There is, or should be, a feedback between your plan and your work. Your goals constrain what you do, but as you do your work, you learn more about the problem, and this knowledge tells you about what you can and should do. In other words, you ought to revise your goals in light of your actions. Many people have trouble with the idea of deviating from the initial plan, or wonder what good a revisable plan could be. But the plan was something you made up to help yourself, a guess about how to guide yourself to a place where you could better see which way you should go, not to a fixed path you must follow without swerving or meet your doom.

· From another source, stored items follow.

What follows belongs to an exercise in optimizing a design on an open flow for small area and few clock cycles; a production flow would make more cautious choices.
In this exercise RTL edits were held to simulation tests only and were not proved equivalent to the original.
Power figures rest on the tool's default switching activity, not on a simulated workload.

==> flow/design.v <==
`timescale 1ns/1ns
package sender_pkg;
    localparam logic [7:0] ESC_BYTE   = 8'h10;
    localparam logic [7:0] START_CHAR = 8'h21;
    localparam logic [7:0] CR_CHAR    = 8'h0D;
    localparam logic [7:0] LF_CHAR    = 8'h0A;
endpackage
From an optimization exercise on the open Yosys and OpenROAD flow, aimed at small area; shortcuts taken in it are not production practice. In this exercise RTL edits were held to simulation tests only and were not proved equivalent to the original. Power is estimated from default activity; no workload was simulated.

Setup of branch cedar:
==> flow/design.v <==
module chunk_fifo #(
   parameter int DEPTH = 8,
   parameter int DW    = 256
) (
   input  logic          clk,
   input  logic          reset,
   input  logic          bus_val,
   input  logic          bus_sop,
   input  logic          bus_eop,
   input  logic [5:0]    bus_vbc,
   input  logic [DW-1:0] bus_data,
   output logic          bus_ready,
   output logic          bus_o_val,
   output logic          bus_o_sop,
   output logic          bus_o_eop,
   output logic [5:0]    bus_o_vbc,
   output logic [DW-1:0] bus_o_data,
   input  logic          bus_o_ready,
   output logic          idle,
   output logic          err,
   output logic [15:0]   pkt_cnt
);
   localparam int EW = DW + 7;       
   localparam int RD = DEPTH - 1;    
   logic [EW-1:0] head_q;            
   logic [EW-1:0] ram_q [RD];        
   logic [RD-1:0] wr_oh_q, rd_oh_q;  
   logic [3:0]    count_q;           
   logic          state_q;           
   logic          err_q;
   logic [15:0]   pkt_cnt_q;
   logic [EW-1:0] wr_entry;
   logic          empty, full, ram_empty;
   logic          accept, bad, push, pop;
   logic          ram_wr, ram_rd, ld_in, hold;
   logic [RD-1:0] we, keep, rsel;
   assign wr_entry  = {bus_sop, bus_eop, bus_vbc[4:0], bus_data};
   assign empty     = (count_q == 4'd0);
   assign full      = count_q[3];
   assign ram_empty = (count_q[3:1] == 3'd0);
   assign bus_ready = ~full;
   assign bus_o_val = ~empty;
   assign {bus_o_sop, bus_o_eop, bus_o_vbc[4:0], bus_o_data} = head_q;
   assign bus_o_vbc[5] = ~empty & (head_q[DW +: 5] == 5'd0);
   assign idle      = empty & ~state_q;
   assign err       = err_q;
   assign pkt_cnt   = pkt_cnt_q;
   assign accept = bus_val & ~full;
   assign bad    = (bus_vbc == 6'd0) | (bus_vbc > 6'd32) | ((bus_vbc < 6'd32) & ~bus_eop) |
                   (state_q ? bus_sop : ~bus_sop);
   assign push   = accept & ~bad;
   assign pop    = ~empty & bus_o_ready;
   assign ld_in  = ~reset & push & (empty | (pop & ram_empty));
   assign ram_wr = ~reset & push & ~empty & ~(pop & ram_empty);
   assign ram_rd = ~reset & pop & ~ram_empty;
   assign hold   = ~reset & ~empty & ~bus_o_ready;
   assign we   = wr_oh_q & {RD{ram_wr}};
   assign keep = ~we;
   assign rsel = rd_oh_q & {RD{ram_rd}};
   always_ff @(posedge clk) begin
      if (reset) begin
         wr_oh_q   <= RD'(1);
         rd_oh_q   <= RD'(1);
         count_q   <= '0;
         state_q   <= 1'b0;
         err_q     <= 1'b0;
         pkt_cnt_q <= '0;
      end else begin
         if (ram_wr) wr_oh_q <= {wr_oh_q[RD-2:0], wr_oh_q[RD-1]};
         if (ram_rd) rd_oh_q <= {rd_oh_q[RD-2:0], rd_oh_q[RD-1]};
         count_q <= count_q + 4'(push) - 4'(pop);
         if (accept) state_q <= ~bad & ~bus_eop;
         err_q <= accept & bad;
         if (pop && head_q[EW-2] && (pkt_cnt_q != 16'hFFFF)) pkt_cnt_q <= pkt_cnt_q + 16'd1;
      end
   end
   for (genvar i = 0; i < RD; i++) begin : g_ent
      logic [EW-1:0] nxt;
      for (genvar b = 0; b < EW; b++) begin : g_b
         cf_sel2 u_w (.a(ram_q[i][b]), .sa(keep[i]), .b(wr_entry[b]), .sb(we[i]), .y(nxt[b]));
      end
      always_ff @(posedge clk) ram_q[i] <= nxt;
   end
   logic [EW-1:0] head_d;
   for (genvar b = 0; b < EW; b++) begin : g_hd
      logic [2:0] t_n;
      cf_aoi222 u_t0 (.a(head_q[b]),   .sa(hold),    .b(wr_entry[b]), .sb(ld_in),
                      .c(ram_q[0][b]), .sc(rsel[0]), .y_n(t_n[0]));
      cf_aoi222 u_t1 (.a(ram_q[1][b]), .sa(rsel[1]), .b(ram_q[2][b]), .sb(rsel[2]),
                      .c(ram_q[3][b]), .sc(rsel[3]), .y_n(t_n[1]));
      cf_aoi222 u_t2 (.a(ram_q[4][b]), .sa(rsel[4]), .b(ram_q[5][b]), .sb(rsel[5]),
                      .c(ram_q[6][b]), .sc(rsel[6]), .y_n(t_n[2]));
      assign head_d[b] = ~&t_n;
   end
   always_ff @(posedge clk) head_q <= head_d;
endmodule
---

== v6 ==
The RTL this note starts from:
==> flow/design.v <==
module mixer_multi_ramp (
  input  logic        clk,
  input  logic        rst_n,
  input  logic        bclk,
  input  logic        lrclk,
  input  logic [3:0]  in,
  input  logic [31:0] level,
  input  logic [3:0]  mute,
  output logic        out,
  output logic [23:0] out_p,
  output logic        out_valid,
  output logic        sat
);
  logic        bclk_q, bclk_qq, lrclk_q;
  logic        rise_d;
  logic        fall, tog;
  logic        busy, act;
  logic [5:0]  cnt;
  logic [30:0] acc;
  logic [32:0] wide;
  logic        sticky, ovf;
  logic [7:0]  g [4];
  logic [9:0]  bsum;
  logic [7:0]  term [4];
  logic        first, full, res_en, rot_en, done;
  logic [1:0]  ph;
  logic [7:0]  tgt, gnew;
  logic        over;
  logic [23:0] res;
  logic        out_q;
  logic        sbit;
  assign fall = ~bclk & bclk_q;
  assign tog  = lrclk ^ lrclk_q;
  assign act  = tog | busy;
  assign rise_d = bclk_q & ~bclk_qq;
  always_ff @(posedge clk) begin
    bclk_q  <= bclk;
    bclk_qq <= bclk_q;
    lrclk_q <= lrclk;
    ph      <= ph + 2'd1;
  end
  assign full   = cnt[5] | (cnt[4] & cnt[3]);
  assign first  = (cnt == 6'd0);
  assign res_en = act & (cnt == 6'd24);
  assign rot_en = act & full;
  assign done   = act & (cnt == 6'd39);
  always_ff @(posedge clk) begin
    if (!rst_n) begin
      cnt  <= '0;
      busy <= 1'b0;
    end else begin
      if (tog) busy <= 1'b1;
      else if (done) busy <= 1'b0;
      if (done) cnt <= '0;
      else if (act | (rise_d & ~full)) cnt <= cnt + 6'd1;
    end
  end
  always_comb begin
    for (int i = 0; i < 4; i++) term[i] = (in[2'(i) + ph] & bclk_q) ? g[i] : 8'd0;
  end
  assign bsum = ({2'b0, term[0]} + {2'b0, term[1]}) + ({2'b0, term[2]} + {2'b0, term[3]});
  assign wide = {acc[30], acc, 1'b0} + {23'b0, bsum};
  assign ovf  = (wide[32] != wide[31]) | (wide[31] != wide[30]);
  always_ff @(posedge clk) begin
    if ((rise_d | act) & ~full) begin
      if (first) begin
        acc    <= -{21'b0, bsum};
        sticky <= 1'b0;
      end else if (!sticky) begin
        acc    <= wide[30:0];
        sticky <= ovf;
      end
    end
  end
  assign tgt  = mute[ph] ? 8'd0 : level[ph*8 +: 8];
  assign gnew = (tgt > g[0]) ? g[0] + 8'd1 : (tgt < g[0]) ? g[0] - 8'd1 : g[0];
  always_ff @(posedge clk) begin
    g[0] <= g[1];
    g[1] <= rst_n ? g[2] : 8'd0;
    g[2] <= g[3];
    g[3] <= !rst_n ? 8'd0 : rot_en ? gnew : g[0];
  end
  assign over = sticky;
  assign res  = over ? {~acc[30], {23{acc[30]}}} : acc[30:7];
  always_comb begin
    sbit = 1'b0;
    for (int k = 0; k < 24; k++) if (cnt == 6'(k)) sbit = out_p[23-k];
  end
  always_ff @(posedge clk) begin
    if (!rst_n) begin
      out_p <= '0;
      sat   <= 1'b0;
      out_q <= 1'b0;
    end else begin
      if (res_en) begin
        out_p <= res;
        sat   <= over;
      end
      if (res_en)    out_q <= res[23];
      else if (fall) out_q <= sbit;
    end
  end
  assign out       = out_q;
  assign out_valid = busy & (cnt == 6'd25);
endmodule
Background: an optimization exercise with open tools, aiming at small area, a short achievable clock period and few clock cycles per item. Do not read the settings as production practice.
The RTL was checked by simulation tests, not by an equivalence proof against the original design.

==> flow/design.v <==
`default_nettype none
module startup_ctrl (
    input  logic clk,
    input  logic arst_n,
    output logic core_ready
);
    logic [1:0] cnt;
    always_ff @(posedge clk or negedge arst_n) begin
        if (!arst_n) begin
            cnt        <= '0;
            core_ready <= 1'b0;
        end else if (!core_ready) begin                    
            cnt <= cnt + 1'b1;
            if (cnt == 2'(3 - 1)) begin
                core_ready <= 1'b1;
            end
        end
    end
endmodule
`default_nettype wire
`default_nettype none
module front_end (
    input  logic                       clk,
    input  logic                       arst_n,
    input  logic                       core_ready,
    input  logic                       instr_valid,
    input  logic [16-1:0] instr,
    input  logic                       op_free,
    output logic                       is_valid,
    output logic [25-1:0]         is_instr,
    output logic                       rob_full
);
    localparam int QD = (8 - 2);
    logic [2:0]         wp;
    logic [2:0]         rp;
    logic [2:0]         fcnt;
    logic [2:0]         fcnt_nx;
    logic               accept;
    logic               q_empty;
    logic               is_free;
    logic               direct;
    logic               push;
    logic               pop;
    logic               is_load;
    logic               is_valid_nx;
    logic               op_valid_nx;
    logic [13-1:0] in_q;
    logic [13-1:0] q_head;
    logic [13-1:0] is_q;
    function automatic logic [25-1:0] decode(input logic [13-1:0] q);
        logic [25-1:0] x;
        logic               addi;
        addi          = (q[12:11] == 2'd3);
        x             = '0;
        x[24] = (q[12:11] != 2'd2) && (q[10:8] != 3'd0);
        x[23] = (q[12:11] == 2'd2) && (q[10:8] != 3'd0);
        x[22]  = (q[12:11] == 2'd1);
        x[21:19]   = q[10:8];
        for (int k = 1; k < 8; k++) begin
            x[12 + k - 1] = (q[7:5] == 3'(k));
            x[5 + k - 1]  = !addi && (q[2:0] == 3'(k));
        end
        x[4:0] = addi ? q[4:0] : 5'd0;
        decode = x;
    endfunction
    function automatic logic [2:0] incr(input logic [2:0] p);
        incr = (p == 3'(QD - 1)) ? 3'd0 : p + 3'd1;
    endfunction
    assign accept  = instr_valid & core_ready & ~rob_full;
    assign q_empty = (fcnt == 3'd0);
    assign is_free = ~is_valid | op_free;                  
    assign direct  = is_free & q_empty;
    assign push    = accept & ~direct;
    assign pop     = is_free & ~q_empty;
    assign is_load = (direct & accept) | pop;
    assign in_q[12:11]  = instr[15:14];
    assign in_q[10:8]  = instr[13:11];
    assign in_q[7:5] = instr[10:8];
    assign in_q[4:0]   = (instr[15:14] == 2'd3) ? instr[4:0]
                                                             : {instr[4:3], instr[7:5]};
    res_st #(.DEPTH(QD)) qu_queue (
        .clk(clk),
        .wr_en(push),
        .wr_addr(wp),
        .wr_data(in_q),
        .rd_addr(rp),
        .rd_data(q_head)
    );
    assign is_valid_nx = is_free ? (accept | ~q_empty) : 1'b1;
    assign op_valid_nx = op_free ? is_valid : 1'b1;
    assign fcnt_nx     = fcnt + 3'(push) - 3'(pop);
    always_ff @(posedge clk or negedge arst_n) begin
        if (!arst_n) begin
            wp       <= '0;
            rp       <= '0;
            fcnt     <= '0;
            is_valid <= 1'b0;
            rob_full <= 1'b0;
        end else begin
            if (push) wp <= incr(wp);
            if (pop)  rp <= incr(rp);
            fcnt     <= fcnt_nx;
            is_valid <= is_valid_nx;
            rob_full <= is_valid_nx & op_valid_nx & (fcnt_nx == 3'(QD));
        end
    end
    assign is_q = q_empty ? in_q : q_head;
    always_ff @(posedge clk) begin
        if (is_load) begin
            is_instr <= decode(is_q);
        end
    end
endmodule
`default_nettype wire
`default_nettype none
module res_st #(
    parameter int DEPTH = 8 - 1
) (
    input  logic               clk,
    input  logic               wr_en,
    input  logic [2:0]         wr_addr,
    input  logic [13-1:0] wr_data,
    input  logic [2:0]         rd_addr,
    output logic [13-1:0] rd_data
);
    logic [13-1:0] slots [DEPTH];
    always_ff @(posedge clk) begin
        for (int i = 0; i < DEPTH; i++) begin
            if (wr_en && wr_addr == 3'(i)) begin
                slots[i] <= wr_data;
            end
        end
    end
    always_comb begin
        rd_data = slots[0];
        for (int i = 1; i < DEPTH; i++) begin
            if (rd_addr == 3'(i)) begin
                rd_data = slots[i];
            end
        end
    end
endmodule
`default_nettype wire
`default_nettype none
module rf (
    input  logic                      clk,
    input  logic [8-1:1]  rs1_sel,
    input  logic [8-1:1]  rs2_sel,
    output logic [16-1:0] rs1_data,
    output logic [16-1:0] rs2_data,
    input  logic                      wr_en,
    input  logic                      clr,
    input  logic [2:0]                wr_addr,
    input  logic [16-1:0] wr_data
);
    logic [16-1:0] regs [1:8-1];
    always_ff @(posedge clk) begin
        for (int i = 1; i < 8; i++) begin
            if (clr || (wr_en && wr_addr == 3'(i))) begin
                regs[i] <= wr_data;
            end
        end
    end
    always_comb begin
        rs1_data = '0;
        rs2_data = '0;
        for (int i = 1; i < 8; i++) begin
            rs1_data = rs1_data | (regs[i] & {16{rs1_sel[i]}});
            rs2_data = rs2_data | (regs[i] & {16{rs2_sel[i]}});
        end
    end
endmodule
`default_nettype wire
`default_nettype none
module back_end (
    input  logic                      clk,
    input  logic                      arst_n,
    input  logic                      schedule_en,
    input  logic                      is_valid,
    input  logic [25-1:0]        is_instr,
    output logic                      op_free,
    output logic [8-1:1]  rs1_sel,
    output logic [8-1:1]  rs2_sel,
    input  logic [16-1:0] rs1_data,
    input  logic [16-1:0] rs2_data,
    output logic                      commit_valid,
    output logic [19-1:0]   commit
);
    logic                      credit;
    logic                      fire;
    logic                      load;
    logic                      fwd_a;
    logic                      fwd_b;
    logic                      byp_a;
    logic                      byp_b;
    logic [16-1:0] ld_a;
    logic [16-1:0] ld_b;
    logic                      op_valid;
    logic [16-1:0] a_q;
    logic [16-1:0] b_q;
    logic [2:0]                rd_q;
    logic                      sub_q;
    logic                      sel_x_q;
    logic                      sel_s_q;
    logic [2:0]                c_rd;
    logic [16-1:0] c_val;
    logic [16-1:0] op_a;
    logic [16-1:0] op_b;
    logic [16:0]   sum;
    logic [16-1:0] result;
    assign fire    = op_valid & credit;
    assign op_free = ~op_valid | fire;
    assign load    = op_free & is_valid;
    assign rs1_sel = is_instr[18:12];
    assign rs2_sel = is_instr[11:5];
    assign fwd_a = commit_valid & (c_rd != 3'd0) & rs1_sel[c_rd];
    assign fwd_b = commit_valid & (c_rd != 3'd0) & rs2_sel[c_rd];
    assign byp_a = fire & (rd_q != 3'd0) & rs1_sel[rd_q];
    assign byp_b = fire & (rd_q != 3'd0) & rs2_sel[rd_q];
    assign ld_a  = byp_a ? result : fwd_a ? c_val : rs1_data;
    assign ld_b  = (byp_b ? result : (fwd_b ? c_val : rs2_data) | {11'd0, is_instr[4:0]})
                 ^ {16{is_instr[22]}};
    always_ff @(posedge clk or negedge arst_n) begin
        if (!arst_n) begin
            credit       <= 1'b0;
            op_valid     <= 1'b0;
            commit_valid <= 1'b0;
            sel_x_q      <= 1'b0;
            sel_s_q      <= 1'b0;
        end else begin
            credit       <= schedule_en | (credit & ~fire);
            op_valid     <= op_free ? is_valid : 1'b1;
            commit_valid <= fire;
            if (load) begin
                sel_x_q <= is_instr[23];
                sel_s_q <= is_instr[24];
            end
        end
    end
    always_ff @(posedge clk) begin
        if (load) begin
            a_q   <= ld_a;
            b_q   <= ld_b;
            rd_q  <= is_instr[21:19];
            sub_q <= is_instr[22];
        end
    end
    always_comb begin
        op_a   = a_q;
        op_b   = b_q;
        sum    = {op_a, sub_q} + {op_b, sub_q};
        result = ((op_a ^ op_b) & {16{sel_x_q}})
               | (sum[16:1] & {16{sel_s_q}});
    end
    always_ff @(posedge clk) begin
        c_rd  <= rd_q;
        c_val <= result;
    end
    assign commit = {c_rd, c_val};                         
endmodule
`default_nettype wire
`default_nettype none
module qu_core
(
    input  logic                       clk,
    input  logic                       arst_n,
    input  logic                       instr_valid,
    input  logic [16-1:0] instr,
    input  logic                       schedule_en,
    output logic                       core_ready,
    output logic                       rob_full,
    output logic                       commit_valid,
    output logic [19-1:0]    commit
);
    logic                      op_free;
    logic                      is_valid;
    logic [25-1:0]        is_instr;
    logic [8-1:1]  rs1_sel;
    logic [8-1:1]  rs2_sel;
    logic [16-1:0] rs1_data;
    logic [16-1:0] rs2_data;
    startup_ctrl qu_startup_ctrl (
        .clk(clk),
        .arst_n(arst_n),
        .core_ready(core_ready)
    );
    front_end qu_front_end (
        .clk(clk),
        .arst_n(arst_n),
        .core_ready(core_ready),
        .instr_valid(instr_valid),
        .instr(instr),
        .op_free(op_free),
        .is_valid(is_valid),
        .is_instr(is_instr),
        .rob_full(rob_full)
    );
    rf qu_phy_rf (
        .clk(clk),
        .rs1_sel(rs1_sel),
        .rs2_sel(rs2_sel),
        .rs1_data(rs1_data),
        .rs2_data(rs2_data),
        .wr_en(commit_valid),
        .clr(~core_ready),
        .wr_addr(commit[19-1:16]),
        .wr_data(commit[16-1:0])
    );
    back_end qu_back_end (
        .clk(clk),
        .arst_n(arst_n),
        .schedule_en(schedule_en),
        .is_valid(is_valid),
        .is_instr(is_instr),
        .op_free(op_free),
        .rs1_sel(rs1_sel),
        .rs2_sel(rs2_sel),
        .rs1_data(rs1_data),
        .rs2_data(rs2_data),
        .commit_valid(commit_valid),
        .commit(commit)
    );
endmodule
`default_nettype wire
From an optimization exercise on the open Yosys and OpenROAD flow, aimed at small area, a short achievable clock period and few clock cycles; shortcuts taken in it are not production practice.
RTL that was checked went through simulation tests only; none was proved equivalent to the original.

==> flow/design.v (excerpt) <==
module quad_photodiode_stepper_centering (
    input  logic                              aclk,
    input  logic                              aresetn,
    input  logic                              s_tvalid,
    output logic                              s_tready,
    input  logic [qpsc_pkg::IN_DATA_W-1:0]    s_tdata,   
    input  logic                              s_tuser,   
    output logic                              m_tvalid,
    input  logic                              m_tready,
    output logic [qpsc_pkg::OUT_DATA_W-1:0]   m_tdata,   
    input  logic                              cfg_we,
    input  logic [qpsc_pkg::CFG_IDX_W-1:0]    cfg_index,
    input  logic [qpsc_pkg::CFG_W-1:0]        cfg_wdata
);
Size: about 2,600 cells after synthesis, ~26,000 um^2 of cells after synthesis.
==> flow/config.mk <==
export PLATFORM = sky130hd
export DESIGN_NAME = quad_photodiode_stepper_centering
export DESIGN_NICKNAME = quad_photodiode_stepper_centering
export VERILOG_FILES = /design/flow/design.v
export SDC_FILE = /design/flow/constraint.sdc
export NUM_CORES = 4
export LEC_CHECK = 0
export CAP_MARGIN = 20
export CORE_MARGIN = 2
export CORE_UTILIZATION = 40
export SLEW_MARGIN = 60
export SYNTH_HIERARCHICAL = 1
export SYNTH_MINIMUM_KEEP_SIZE = 0
==> flow/constraint.sdc <==
create_clock -name core_clock -period 12.5 [get_ports {aclk}]
set_input_delay 2.5000 -clock core_clock [delete_from_list [all_inputs] [get_ports {aclk}]]
set_output_delay 2.5000 -clock core_clock [all_outputs]
set_load 0.01 [all_outputs]
run.sh (not shown) runs the stock make flow with config.mk's settings and CLKGATE_MAP_FILE= SYNTH_SCRIPT=/design/flow/synth_recipe.tcl, a recipe that flattens the netlist after the stock synthesis.
Testbench counts at the start, summed over its fixed seeds: cycles 32,256.
Background: an optimization exercise with open tools, aiming at small area, a short achievable clock period and few clock cycles. Do not read the settings as production practice.
The RTL was checked by simulation tests, not by an equivalence proof against the original design.
No activity file was given, so power comes from the tool's default toggle rates.

==> design.v <==
package drcm_pkg;
    localparam int LUT_ENTRIES = 256;
    localparam int LUT_SPAN    = LUT_ENTRIES - 1;
    localparam int IDX_W       = $clog2(LUT_ENTRIES);
    localparam int STOP_COUNT  = 6;
    localparam int CHAN_W      = 8;
    localparam int DIST_W      = 16;
    localparam int NUM_W       = DIST_W + IDX_W + 1;
    localparam int PIPE_DEPTH  = 2 + IDX_W + 1;
    localparam int CFG_IDX_W   = 1;
    localparam logic [CFG_IDX_W-1:0] CFG_NEAR_MM = 1'b0;
    localparam logic [CFG_IDX_W-1:0] CFG_FAR_MM  = 1'b1;
    localparam logic [DIST_W-1:0] NEAR_MM_RST = 16'd0;
    localparam logic [DIST_W-1:0] FAR_MM_RST  = 16'd10000;
    typedef struct packed {
        logic [CHAN_W-1:0] blue;
        logic [CHAN_W-1:0] green;
        logic [CHAN_W-1:0] red;
    } t_bgr;
    typedef struct packed {
        logic              black;
        logic [NUM_W-1:0]  rem;
        logic [DIST_W-1:0] den;
    } t_div_beat;
    typedef struct packed {
        logic             black;
        logic [IDX_W-1:0] index;
    } t_idx_beat;
endpackage
module drcm_add #(
    parameter int W = 16
) (
    input  logic [W-1:0] i_a,
    input  logic [W-1:0] i_b,
    input  logic         i_ci,
    output logic [W-1:0] o_s,
    output logic         o_co
);
    logic [W-1:0] t;
    logic [W-1:0] g;
    logic [W-1:0] cg;
    logic [W-1:0] cp;
    always_comb begin
        t = i_a | i_b;
        g = i_a & i_b;
        cg = g;
        cp = t;
        cg[0] = g[0] | (t[0] & i_ci);
        for (int l = 0; (1 << l) < W; l++) begin
            logic [W-1:0] ng;
            logic [W-1:0] np;
            ng = cg;
            np = cp;
            for (int i = 0; i < W; i++) begin
                if ((i >> l) & 1) begin
                    ng[i] = cg[i] | (cp[i] & cg[((i >> l) << l) - 1]);
                    np[i] = cp[i] & cp[((i >> l) << l) - 1];
                end
            end
            cg = ng;
            cp = np;
        end
        o_s  = i_a ^ (i_b ^ {cg[W-2:0], i_ci});
        o_co = cg[W-1];
    end
endmodule
module drcm_div_step #(
    parameter int K = 7
) (
    input  logic [15:0] i_den,
    input  logic [23:0] i_rem,
    input  logic [7:0]  i_quo,
    output logic [23:0] o_rem,
    output logic [7:0]  o_quo
);
    logic [16:0] top;
    logic [16:0] dd;
    logic [16:0] dif;
    logic [16:0] bg;
    logic [16:0] bt;
    assign top = i_rem[K+16:K];
    assign dd  = {1'b0, i_den};
    always_comb begin
        bg = ~top & dd;
        bt = ~top | dd;
        for (int l = 0; l < 5; l++) begin
            logic [16:0] ng;
            logic [16:0] nt;
            ng = bg;
            nt = bt;
            for (int i = 0; i < 17; i++) begin
                if ((i >> l) & 1) begin
                    ng[i] = bg[i] | (bt[i] & bg[((i >> l) << l) - 1]);
                    nt[i] = bt[i] & bt[((i >> l) << l) - 1];
                end
            end
            bg = ng;
            bt = nt;
        end
        dif = top ^ (dd ^ {bg[15:0], 1'b0});
        o_rem = i_rem;
        o_quo = i_quo;
        o_quo[K] = !bg[16];
        if (!bg[16]) o_rem[K+16:K] = dif;
    end
endmodule
Background: an optimization exercise with open tools, aiming at small area, a short achievable clock period and few clock cycles. Do not read the settings as production practice. Function was checked by simulation only, so behaviour that the tests miss may differ from the original.

File: flow/design.v
package cachePkg;
    typedef struct packed {
        logic [5-1:0]      tag;
        logic [1-1:0]      setIdx;
        logic [2-1:0] word;
        logic [2-1:0] byteOff;
    } cpuAddr_t;
    typedef struct packed {
        logic                     isWrite;
        cpuAddr_t                 addr;
        logic [8-1:0] wrByte;
    } cpuReq_t;
    typedef struct packed {
        logic                     hit;
        logic [32-1:0] rdWord;
    } cpuResp_t;
    typedef struct packed {
        logic                          isWrite;      
        logic [6-1:0] lineAddr;
        logic [128-1:0]      line;
    } memReq_t;
    typedef struct packed {
        logic [128-1:0] line;
    } memResp_t;
    typedef struct packed {
        logic                     valid;
        logic                     dirty;
        logic [5-1:0]  tag;
        logic [128-1:0] line;
    } wayLookup_t;
    typedef struct packed {
        logic                                          fill;
        logic                                          byteWrite;
        logic [1-1:0]                       setIdx;
        logic [5-1:0]                       tag;
        logic [128-1:0]                      line;
        logic [2+2-1:0] lane;   
        logic [8-1:0]                      byteVal;
    } wayUpdate_t;
endpackage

Set aside time periodically to revisit your plan, see what has been accomplished, what no longer makes sense, and what needs to be changed. I suggest doing this less often than updating your draft, say every two weeks or once a month (perhaps around the weeks when you'll present in class).


Get a starting point
Get initial references from the faculty members your working with, both on the scientific problem and on the statistical aspects. Ask them for reviews, introductions, background, etc., as well as any specific contributions you are building on, paralleling, debunking, etc. Try to read broadly and soak in information. You are supposed to be a collaborator in a process of scientific investigation, not a human interface to R, so you need to really understand your problem domain and what is already known about it.
Work references backwards
As you read, note what's cited in connection with topics which puzzle or interest you. Write down the references, track them down, and start reading the ones which look promising. Also, ask your advisers about what to read on those topics. Recurse.
Work references forward
Use the citation databases to see what's been done which builds on stuff you've read and found interesting; scan it to see which parts of it might be useful to you. — Now would be a good time to check out Mathematical Reviews, if you haven't already. It exclusively publishes short summaries and critiques of papers in other journals and books, explaining their contribution and their connection to the rest of the literature, and providing, on the website, really outstanding linkage. It's most useful for work which is of mathematical interest (as the name suggests), so better for say theoretical statistics than really applied papers, but definitely worth exploring.
Expect to have to keep reading
You should identify the journals which publish relevant work — they're the ones you're seeing the most citations to — and start getting their tables of contents in electronic form, if you're not already. (Basically all journals now offer alerting e-mails, and most have RSS feeds, if you use those.) Likewise, sign up for alerts from, the preprint server. (Actually, you should plan to post your papers, once they are written, to Spend a little time keeping up with these. (It's easy to spend too much, which brings me to the the next point.)
Filter ruthlessly
Almost all academic work you run across will be completely irrelevant (and/or hopelessly bad). You need to develop skill in triage: stopping with the title (and/or authors); stopping with the abstract; stopping with the introduction; stopping with the conclusion; stopping with a skim over the paper. Only a tiny fraction of papers will be worth reading in depth.
Track references
Develop a system for keeping track of bibliographic information, both for things you have read and might use, and for things which look like they might be interesting one day.

Reading More

Kieran Healy's Choosing Your Workflow Applications, but requires two caveats: some of the advice is targeted as social scientists rather than statisticians, and under no circumstances should you ever write a paper in Word. (Really, nothing should ever be written in Word, but the larger battle was lost long ago, alas.)

I also strongly, strongly, strongly recommend reading Herbert Simon's The Sciences of the Artificial; the connection should be clear by the time you're done.